Brief »
Search the material below for the string "path". Return every line that holds it.
····················
<file path="config.mk">
export PLATFORM = sky130hd
export DESIGN_NAME = csk_adder
export DESIGN_NICKNAME = d
export VERILOG_FILES = /design/src/rtl/csk_pkg.sv /design/src/rtl/csk_slice.sv /design/src/rtl/csk_adder.sv
export SDC_FILE = /design/constraint.sdc
export NUM_CORES = 1
export LEC_CHECK = 0
export CAP_MARGIN = 20
export CORE_MARGIN = 4
export CORE_UTILIZATION = 45
export DETAILED_ROUTE_END_ITERATION = 10
export DONT_BUFFER_PORTS = 1
export GPL_ROUTABILITY_DRIVEN = 0
export SYNTH_ARGS = -nofsm -noshare
export SYNTH_HDL_FRONTEND = slang
export SYNTH_HIERARCHICAL = 1
export SYNTH_SLANG_ARGS = --single-unit
</file>
<file path="constraint.sdc">
create_clock -name clk -period 0.8 [get_ports clk]
set_input_delay 0.16 -clock clk [delete_from_list [all_inputs] [get_ports clk]]
set_output_delay 0.16 -clock clk [all_outputs]
set_load 0.01 [all_outputs]
</file>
····················
Task solution »
<file path="config.mk">
<file path="constraint.sdc">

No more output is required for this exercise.